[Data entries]

From an optimization exercise on the open Yosys and OpenROAD flow, aimed at small area, a short achievable clock period and few clock cycles per item; shortcuts taken in it are not production practice. In this exercise RTL edits were held to simulation tests only and were not proved equivalent to the original.

==> run E <==
==> flow/design.v (excerpt) <==
module si4464_rf_encoder #(
    parameter [31:0] FREQ_MIN_HZ    = 32'd400000000,
    parameter [31:0] FREQ_MAX_HZ    = 32'd406000000,
    parameter [31:0] BAND_MID_HZ    = 32'd403000000,
    parameter [7:0]  INT_LOW        = 8'd61,
    parameter [7:0]  INT_HIGH       = 8'd62,
    parameter [31:0] REF_DIVISOR_HZ = 32'd6500000,
    parameter [31:0] XTAL_FREQ_HZ   = 32'd26000000
) (
    input  wire        clk,
    input  wire        rst,         
    input  wire        in_valid,
    output wire        in_ready,
    input  wire [63:0] in_word,     
    input  wire [31:0] in_rb,       
    output reg         out_valid,
    input  wire        out_ready,
    output wire [3:0]  out_status,  
    output wire [2:0]  out_len,     
    output wire [39:0] out_data     
);
Settings: LEC_CHECK=0, CAP_MARGIN=20, CORE_MARGIN=2, CORE_UTILIZATION=40, PLACE_DENSITY=0.6, SLEW_MARGIN=20, SYNTH_HIERARCHICAL=1; clock period 70.0 ns.
standard.sh (not shown) runs the stock make flow with config.mk's settings and CLKGATE_MAP_FILE= SYNTH_SCRIPT=/design/flow/synth_recipe.tcl, a recipe that flattens the netlist after the stock synthesis.
==> flow/flow/run.sh <==
#!/bin/bash
# The standard layout (the standard.sh, all ORFS steps from synthesis to
# finish) with one change: the buffers that ORFS puts on every input and
# output port are the smallest buffer cell instead of clkdlybuf4s50_1.
set -euo pipefail
export BUFFER_PORTS_ARGS="-buffer_cell sky130_fd_sc_hd__buf_1"
bash standard.sh > standard.log 2>&1
==> run X: changes against run E <==
==> flow/flow/run.sh (replaced) <==
#!/bin/bash
set -euo pipefail
export BUFFER_PORTS_ARGS="-buffer_cell sky130_fd_sc_hd__buf_1"
export CTS_ARGS="-sink_clustering_enable -repair_clock_nets -dont_use_dummy_load -buf_list sky130_fd_sc_hd__clkbuf_8 -root_buf sky130_fd_sc_hd__clkbuf_16"
bash standard.sh > standard.log 2>&1
==> run A: changes against run E <==
--- a/flow/design.v
+++ b/flow/design.v
@@ -20,13 +20,14 @@
     output wire [39:0] out_data     
 );
     wire [7:0]  opc     = in_word[63:56];
     wire        is_freq = (opc == 8'h11);
     wire        is_dr   = (opc == 8'h12) && (in_word[55:16] == 40'd0);
     wire [31:0] freq_hz = in_word[31:0];
-    wire        in_band = (freq_hz >= FREQ_MIN_HZ) && (freq_hz <= FREQ_MAX_HZ);
+    wire        hi_ok   = (freq_hz[31:28] == 4'd1) &&
+                          (freq_hz[27] ? (freq_hz[26:22] == 5'd0) : (freq_hz[26:22] == 5'd31));
     wire [1:0]  osr_sel  = in_rb[27:26];
     wire [25:0] nco_mode = in_rb[25:0];
     wire        q_nz = (nco_mode >= 26'd26000000);     
     wire        q2   = (nco_mode >= 26'd52000000);     
     reg  [1:0]  t_in;
     always @(*) begin
@@ -35,19 +36,20 @@
             2'd2:    t_in = q2 ? 2'd2 : 2'd1;
             default: t_in = q2 ? 2'd1 : 2'd0;
         endcase
     end
     wire [23:0] adj_in = opc[1] ? {21'd0, q_nz, t_in} : in_word[55:32];
     reg         s1_valid;
-    reg         s1_freq, s1_dr, s1_band;
+    reg         s1_freq, s1_dr, s1_hi;
     reg  [21:0] s1_x;
     reg         s1_f27;
     reg  [23:0] s1_adj;
     wire [21:0] x   = s1_x;
     wire [21:0] xn  = ~x;
     wire        f27 = s1_f27;
+    wire        s1_band = s1_hi && (s1_f27 ? (s1_x <= 22'd3346816) : (s1_x >= 22'd1541120));
     wire        low = !s1_f27 || (s1_x < 22'd346816);
     wire [23:0] adj = s1_adj;
     wire [15:0] bps   = s1_x[15:0];
     wire [1:0]  t     = s1_adj[1:0];
     wire [18:0] bps_t = {3'd0, bps} << t;
     wire [20:0] dr_a  = {bps_t, 2'b00};
@@ -741,13 +743,13 @@
         end
     end
     always @(posedge clk) begin
         if (s1_en) begin
             s1_freq <= is_freq;
             s1_dr   <= is_dr;
-            s1_band <= in_band;
+            s1_hi   <= hi_ok;
             s1_x    <= freq_hz[21:0];
             s1_f27  <= freq_hz[27];
             s1_adj  <= adj_in;
         end
     end
     wire [26:0] h_src  = k_valid ? k : res;
==> flow/flow/run.sh (replaced) <==
#!/bin/bash
# The standard layout: the standard.sh runs every ORFS step from
# synthesis to finish (its output is in standard.log, each tool's own log in
# orfs/logs/). Two settings differ from the defaults:
#  - the buffer ORFS puts on every input and output port is buf_1, the
#    smallest buffer, instead of clkdlybuf4s50_1;
#  - clock tree synthesis uses clkbuf_8 below a clkbuf_16 root and inserts
#    no dummy loads.
set -euo pipefail
export BUFFER_PORTS_ARGS="-buffer_cell sky130_fd_sc_hd__buf_1"
export CTS_ARGS="-sink_clustering_enable -repair_clock_nets -dont_use_dummy_load -buf_list \"sky130_fd_sc_hd__clkbuf_4 sky130_fd_sc_hd__clkbuf_8\" -root_buf sky130_fd_sc_hd__clkbuf_16"
bash standard.sh > standard.log 2>&1
==> run G: changes against run E <==
--- a/flow/design.v
+++ b/flow/design.v
@@ -708,17 +708,19 @@
     wire s42, c43;
     si4464_fa u_r42 (.a(a42), .b(b42), .c(c42), .s(s42), .co(c43));
     wire s43, c44;
     si4464_fa u_r43 (.a(a43), .b(b43), .c(c43), .s(s43), .co(c44));
     wire s44 = a44 ^ b44 ^ c44;
     wire [24:0] sum = {s44, s43, s42, s41, s40, s39, s38, s37, s36, s35, s34, s33, s32, s31, s30, s29, s28, s27, s26, s25, s24, s23, s22, s21, s20};
-    wire        f_ok = s1_freq && s1_band && !sum[24];
-    wire [1:0]  res_kind = f_ok ? 2'd0 : s1_dr ? 2'd1 : s1_freq ? 2'd2 : 2'd3;
-    wire [26:0] res = {res_kind, !low, sum[23:0]};
-    reg [26:0] h, k;
-    reg        h_fok, h_nfok, h_dok, h_ndok, h_ok, h_fbad, h_ill;
+    wire        f_ok   = s1_freq && s1_band && !sum[24];
+    wire        f_bad  = s1_freq && !(s1_band && !sum[24]);
+    wire        ill    = !s1_freq && !s1_dr;
+    wire [23:0] val    = (f_ok || s1_dr) ? sum[23:0] : 24'd0;
+    wire [28:0] res    = {f_ok, s1_dr, f_bad, ill, !low, val};
+    reg [28:0] h, k;
+    reg        h_isf, h_isd;
     reg        k_valid, in_rdy;
     assign in_ready = in_rdy;
     wire take   = out_valid && out_ready;
     wire accept = in_valid && in_rdy;
     wire full   = out_valid && k_valid;
     wire move   = s1_valid && !full;        
@@ -747,38 +749,36 @@
             s1_band <= in_band;
             s1_x    <= freq_hz[21:0];
             s1_f27  <= freq_hz[27];
             s1_adj  <= adj_in;
         end
     end
-    wire [26:0] h_src  = k_valid ? k : res;
-    wire [1:0]  h_kind = h_src[26:25];
+    wire [28:0] h_src = k_valid ? k : res;
     always @(posedge clk) begin
         if (!k_valid) k <= res;
         if (h_en) begin
-            h      <= h_src;
-            h_fok  <= (h_kind == 2'd0);
-            h_nfok <= (h_kind != 2'd0);
-            h_dok  <= (h_kind == 2'd1);
-            h_ndok <= (h_kind != 2'd1);
-            h_ok   <= !h_kind[1];
-            h_fbad <= (h_kind == 2'd2);
-            h_ill  <= (h_kind == 2'd3);
+            h     <= h_src;
+            h_isf <= h_src[28] || h_src[26];    
+            h_isd <= h_src[27] || h_src[25];    
         end
     end
+    wire        r_fok  = h[28];
+    wire        r_dok  = h[27];
+    wire        r_fbad = h[26];
+    wire        r_ill  = h[25];
     wire        r_nhi  = h[24];
-    wire [23:0] v      = h[23:0];
-    assign out_status = {h_ill, h_ill, h_fbad, !h_ok};
-    assign out_len    = {h_fok, h_dok, h_ok};
-    assign out_data[39:32] = {1'b0, h_dok && v[21], h_fok || (h_dok && v[20]),
-                              h_fok || (h_dok && v[19]), h_fok || (h_dok && v[18]),
-                              h_fok || (h_dok && v[17]), h_dok && v[16],
-                              (h_fok && r_nhi) || (h_dok && v[15])};
-    assign out_data[31:24] = h_dok ? v[14:7] : 8'd0;
-    assign out_data[23:16] = (h_fok ? v[23:16] : 8'd0) | (!h_ndok ? {v[6:0], 1'b0} : 8'd0);
-    assign out_data[15:0]  = !h_nfok ? v[15:0] : 16'd0;
+    wire [23:0] v      = h[23:0];       
+    assign out_status = {r_ill, r_ill, r_fbad, r_fbad || r_ill};
+    assign out_len    = {r_fok, r_dok, r_fok || r_dok};
+    assign out_data[39:32] = {1'b0, r_dok && v[21], r_fok || (r_dok && v[20]),
+                              r_fok || (r_dok && v[19]), r_fok || (r_dok && v[18]),
+                              r_fok || (r_dok && v[17]), r_dok && v[16],
+                              (r_fok && r_nhi) || (r_dok && v[15])};
+    assign out_data[31:24] = r_dok ? v[14:7] : 8'd0;
+    assign out_data[23:16] = (r_fok ? v[23:16] : 8'd0) | (h_isd ? {v[6:0], 1'b0} : 8'd0);
+    assign out_data[15:0]  = h_isf ? v[15:0] : 16'd0;
 endmodule
 module si4464_fa (input wire a, input wire b, input wire c,
                   output wire s, output wire co);
     assign s  = a ^ b ^ c;
     assign co = (a & b) | (a & c) | (b & c);
 endmodule
==> qor.csv <==
stage,metric,value,unit
outcome,status,finished clean,
global_routing,grt_util_all_layers,19.0,%
min_path,min_path_cells,2,
worst_setup_path,path_delay_family,flip-flops,
worst_setup_path,rr_endpoint,h_ndok,
routing,wirelength_met1,11400,um
power_and_ir_drop,p_clk,46.0,uW
floorplan,start_util,40.4,%
cts,clk_pin_slew,0.07,ns
global_routing,grt_pass1_wl,40000,um
synth,synthAdderAreaFrac,45.4,%
synth,ys_types,56,
layout,nNonClkBuffers,155,
worst_setup_path,path_max_fanout,14,
the above is filed under run A

==> qor.csv <==
stage,metric,value,unit
outcome,status,finished clean,
global_routing,grt_pass1_wl,37200,um
worst_setup_path,path_delay_family,compound AO/OA/AOI/OAI gates,
worst_setup_path,rr_endpoint,h_fok,
floorplan,start_util,40.3,%
synth,synthAdderAreaFrac,46.0,%
power_and_ir_drop,p_clk,43.7,uW
global_routing,grt_util_all_layers,18.4,%
the above is filed under run X

==> qor.csv <==
stage,metric,value,unit
global_routing,grt_util_all_layers,19.2,%
synth,synthAdderAreaFrac,45.6,%
worst_setup_path,path_max_fanout,15,
routing,wirelength_met1,11600,um
cts,clk_pin_slew,0.06,ns
outcome,status,finished clean,
min_path,hp-class,reg2reg,
power_and_ir_drop,p_clk,86.6,uW
worst_setup_path,rr_endpoint,h[10],
min_path,min_path_cells,1,
floorplan,start_util,40.4,%
worst_setup_path,cp-endpoint,out_len[0],
global_routing,grt_pass1_wl,38800,um
worst_setup_path,path_delay_family,flip-flops,
layout,nNonClkBuffers,152,
the above is filed under run G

→ Exercise goal: Select the lines from the entries that include the word "synthAdderAreaFrac".

→ Answer for this exercise:
synth,synthAdderAreaFrac,45.4,%
synth,synthAdderAreaFrac,46.0,%
synth,synthAdderAreaFrac,45.6,%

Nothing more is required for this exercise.